WORK TASK » Copy out exactly the line that contains "return (32'(p) == DEPTH" and all lines following it to the end of the data.

• • • • • • •

==> config.mk <==
export PLATFORM = sky130hd
export DESIGN_NAME = column_filter_greater_than
export DESIGN_NICKNAME = d
export VERILOG_FILES = /design/src/cfgt_pkg.sv /design/src/cfgt_lane.sv /design/src/cfgt_merge.sv /design/src/cfgt_queue.sv /design/src/cfgt_serial.sv /design/src/column_filter_greater_than.sv
export VERILOG_INCLUDE_DIRS = /design/src /design/src/src
export SDC_FILE = /design/constraint.sdc
export NUM_CORES = 2
export LEC_CHECK = 0
export BUFFER_PORTS_ARGS = -buffer_cell sky130_fd_sc_hd__buf_2
export CAP_MARGIN = 20
export CORE_AREA = 2 2 572 290
export CTS_CLUSTER_SIZE = 12
export DETAILED_ROUTE_END_ITERATION = 6
export DIE_AREA = 0 0 574 292
export GPL_TIMING_DRIVEN = 1
export PLACE_DENSITY_LB_ADDON = 0.1
export SKIP_LAST_GASP = 1
export SYNTH_ARGS = -nofsm -noshare
export SYNTH_HDL_FRONTEND = slang
export SYNTH_SLANG_ARGS = --single-unit
==> constraint.sdc <==
create_clock -name aclk -period 23.5 [get_ports aclk]
set_input_delay 1.175 -clock aclk [delete_from_list [all_inputs] [get_ports aclk]]
set_output_delay 1.175 -clock aclk [all_outputs]
set_load 0.1 [all_outputs]
==> src/column_filter_greater_than_assert.svh <==
// Assertion macros used by the column filter serialiser.
`ifndef COLUMN_FILTER_GREATER_THAN_ASSERT_SVH
`define COLUMN_FILTER_GREATER_THAN_ASSERT_SVH

// The consequent must hold in the same cycle as the antecedent.
`define CFGT_ASSERT_NOW(name, clk, rst_n, ante, cons) \
    name: assert property (@(posedge clk) disable iff (!rst_n) (ante) |-> (cons)) \
        else $error("cfgt: assertion failed");

// The consequent must hold in the cycle after the antecedent.
`define CFGT_ASSERT_NEXT(name, clk, rst_n, ante, cons) \
    name: assert property (@(posedge clk) disable iff (!rst_n) (ante) |=> (cons)) \
        else $error("cfgt: assertion failed");

`endif

==> src/cfgt_pkg.sv <==
package cfgt_pkg;

    localparam int VALUE_W      = 64;
    localparam int LANE_COUNT_W = 4;
    localparam int ROW_W        = 32;
    localparam int COUNT_W      = 33;
    localparam int WORD_W       = 64;
    localparam int WORD_LOG     = 6;
    localparam int WIDX_W       = 26;
    localparam int RTYPE_W      = 2;
    localparam int CFG_INDEX_W  = 1;
    localparam int CFG_DATA_W   = 64;
    localparam int M_TDATA_W    = 160;
    localparam int M_PAD_W      = M_TDATA_W - (ROW_W + WORD_W + WIDX_W + COUNT_W + 1);

    localparam int DEF_LANES       = 8;
    localparam int DEF_QUEUE_DEPTH = 4;

    localparam logic [CFG_INDEX_W-1:0] CFG_THRESHOLD = 1'b0;
    localparam logic [CFG_INDEX_W-1:0] CFG_MODE      = 1'b1;

    localparam logic MODE_INDEX = 1'b0;
    localparam logic MODE_MASK  = 1'b1;

    typedef enum logic [RTYPE_W-1:0] {
        RT_INDEX   = 2'd0,
        RT_MASK    = 2'd1,
        RT_SUMMARY = 2'd2
    } result_type_t;

    // Everything one beat produces, apart from its per-lane match bits.
    typedef struct packed {
        logic [ROW_W-1:0]   base_row;
        logic               mask_valid;
        logic [WORD_W-1:0]  mask_word;
        logic [WIDX_W-1:0]  mask_idx;
        logic               flush_valid;
        logic [WORD_W-1:0]  flush_word;
        logic [WIDX_W-1:0]  flush_idx;
        logic               last;
        logic [COUNT_W-1:0] count;
        logic               ovf;
    } beat_info_t;

endpackage

==> src/cfgt_lane.sv <==
module cfgt_lane
    import cfgt_pkg::*;
(
    input  logic                      aclk,
    input  logic                      load,
    input  logic signed [VALUE_W-1:0] value,
    input  logic signed [VALUE_W-1:0] threshold,
    output logic                      gt
);

    logic gt_reg;

    always_ff @(posedge aclk) begin
        if (load) begin
            gt_reg <= (value > threshold);
        end
    end

    assign gt = gt_reg;

endmodule

==> src/cfgt_merge.sv <==
module cfgt_merge
    import cfgt_pkg::*;
#(
    parameter int LANES = DEF_LANES,
    localparam int N_W  = $clog2(LANES + 1)
) (
    input  logic             aclk,
    input  logic             aresetn,
    input  logic             fire,
    input  logic [LANES-1:0] gt,
    input  logic [N_W-1:0]   lane_n,
    input  logic             last,
    input  logic             output_mode,
    output logic             push,
    output logic [LANES-1:0] rec_idx,
    output beat_info_t       rec_info
);

    logic [COUNT_W-1:0]  rows_seen_reg, rows_seen_next;
    logic [COUNT_W-1:0]  match_total_reg, match_total_next;
    logic [WORD_W-1:0]   partial_reg, partial_next;
    logic                ovf_reg, ovf_next;

    logic [LANES-1:0]    lane_in;
    logic [LANES-1:0]    proc;
    logic [LANES-1:0]    hit;
    logic [COUNT_W-1:0]  row_i;
    logic [N_W-1:0]      proc_n;
    logic [N_W-1:0]      hit_n;
    logic [2*WORD_W-1:0] shifted;
    logic [WORD_W-1:0]   word_lo;
    logic [WORD_W-1:0]   word_hi;
    logic [WORD_LOG:0]   fill;
    logic                complete;
    logic                flush;

    always_comb begin
        for (int i = 0; i < LANES; i++) begin
            row_i      = rows_seen_reg + COUNT_W'(i);
            lane_in[i] = (32'(i) < 32'(lane_n));
            proc[i]    = lane_in[i] && !row_i[COUNT_W-1];
        end
        hit     = gt & proc;
        proc_n  = N_W'($countones(proc));
        hit_n   = N_W'($countones(hit));
        shifted = (2*WORD_W)'(hit) << rows_seen_reg[WORD_LOG-1:0];
        word_lo = partial_reg | shifted[WORD_W-1:0];
        word_hi = shifted[2*WORD_W-1:WORD_W];
        fill    = {1'b0, rows_seen_reg[WORD_LOG-1:0]} + (WORD_LOG + 1)'(proc_n);
        complete = fill[WORD_LOG];

        rows_seen_next   = rows_seen_reg + COUNT_W'(proc_n);
        match_total_next = match_total_reg + COUNT_W'(hit_n);
        partial_next     = complete ? word_hi : word_lo;
        ovf_next         = ovf_reg || (|(lane_in & ~proc));
        flush            = last && (rows_seen_next[WORD_LOG-1:0] != '0);

        rec_idx              = (output_mode == MODE_INDEX) ? hit : '0;
        rec_info.base_row    = rows_seen_reg[ROW_W-1:0];
        rec_info.mask_valid  = (output_mode == MODE_MASK) && complete;
        rec_info.mask_word   = word_lo;
        rec_info.mask_idx    = rows_seen_reg[ROW_W-1:WORD_LOG];
        rec_info.flush_valid = (output_mode == MODE_MASK) && flush;
        rec_info.flush_word  = partial_next;
        rec_info.flush_idx   = rows_seen_next[ROW_W-1:WORD_LOG];
        rec_info.last        = last;
        rec_info.count       = match_total_next;
        rec_info.ovf         = ovf_next;

        push = fire && ((|rec_idx) || rec_info.mask_valid || last);
    end

    always_ff @(posedge aclk) begin
        if (!aresetn) begin
            rows_seen_reg   <= '0;
            match_total_reg <= '0;
            partial_reg     <= '0;
            ovf_reg         <= 1'b0;
        end else if (fire) begin
            if (last) begin
                rows_seen_reg   <= '0;
                match_total_reg <= '0;
                partial_reg     <= '0;
                ovf_reg         <= 1'b0;
            end else begin
                rows_seen_reg   <= rows_seen_next;
                match_total_reg <= match_total_next;
                partial_reg     <= partial_next;
                ovf_reg         <= ovf_next;
            end
        end
    end

endmodule

==> src/cfgt_queue.sv <==
module cfgt_queue
    import cfgt_pkg::*;
#(
    parameter int LANES = DEF_LANES,
    parameter int DEPTH = DEF_QUEUE_DEPTH,
    localparam int PTR_W = (DEPTH > 1) ? $clog2(DEPTH) : 1,
    localparam int CNT_W = $clog2(DEPTH + 1)
) (
    input  logic             aclk,
    input  logic             aresetn,
    input  logic             push,
    input  logic [LANES-1:0] idx_in,
    input  beat_info_t       info_in,
    output logic             full,
    input  logic             pop,
    output logic             head_valid,
    output logic [LANES-1:0] head_idx,
    output beat_info_t       head_info
);

    logic [LANES-1:0] idx_mem [DEPTH];
    beat_info_t       info_mem [DEPTH];
    logic [PTR_W-1:0] wr_ptr_reg;
    logic [PTR_W-1:0] rd_ptr_reg;
    logic [CNT_W-1:0] count_reg;

    function automatic logic [PTR_W-1:0] ptr_inc(input logic [PTR_W-1:0] p);
        return (32'(p) == DEPTH - 1) ? '0 : p + PTR_W'(1);
    endfunction

    always_ff @(posedge aclk) begin
        if (push) begin
            idx_mem[wr_ptr_reg]  <= idx_in;
            info_mem[wr_ptr_reg] <= info_in;
        end
    end

    always_ff @(posedge aclk) begin
        if (!aresetn) begin
            wr_ptr_reg <= '0;
            rd_ptr_reg <= '0;
            count_reg  <= '0;
        end else begin
            if (push) begin
                wr_ptr_reg <= ptr_inc(wr_ptr_reg);
            end
            if (pop) begin
                rd_ptr_reg <= ptr_inc(rd_ptr_reg);
            end
            if (push && !pop) begin
                count_reg <= count_reg + CNT_W'(1);
            end else if (pop && !push) begin
                count_reg <= count_reg - CNT_W'(1);
            end
        end
    end

    assign full       = (32'(count_reg) == DEPTH);
    assign head_valid = (count_reg != '0);
    assign head_idx   = idx_mem[rd_ptr_reg];
    assign head_info  = info_mem[rd_ptr_reg];

endmodule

• • • • • • •

ANSWER SECTION »
        return (32'(p) == DEPTH - 1) ? '0 : p + PTR_W'(1);
    endfunction

    always_ff @(posedge aclk) begin
        if (push) begin
            idx_mem[wr_ptr_reg]  <= idx_in;
            info_mem[wr_ptr_reg] <= info_in;
        end
    end

    always_ff @(posedge aclk) begin
        if (!aresetn) begin
            wr_ptr_reg <= '0;
            rd_ptr_reg <= '0;
            count_reg  <= '0;
        end else begin
            if (push) begin
                wr_ptr_reg <= ptr_inc(wr_ptr_reg);
            end
            if (pop) begin
                rd_ptr_reg <= ptr_inc(rd_ptr_reg);
            end
            if (push && !pop) begin
                count_reg <= count_reg + CNT_W'(1);
            end else if (pop && !push) begin
                count_reg <= count_reg - CNT_W'(1);
            end
        end
    end

    assign full       = (32'(count_reg) == DEPTH);
    assign head_valid = (count_reg != '0);
    assign head_idx   = idx_mem[rd_ptr_reg];
    assign head_info  = info_mem[rd_ptr_reg];

endmodule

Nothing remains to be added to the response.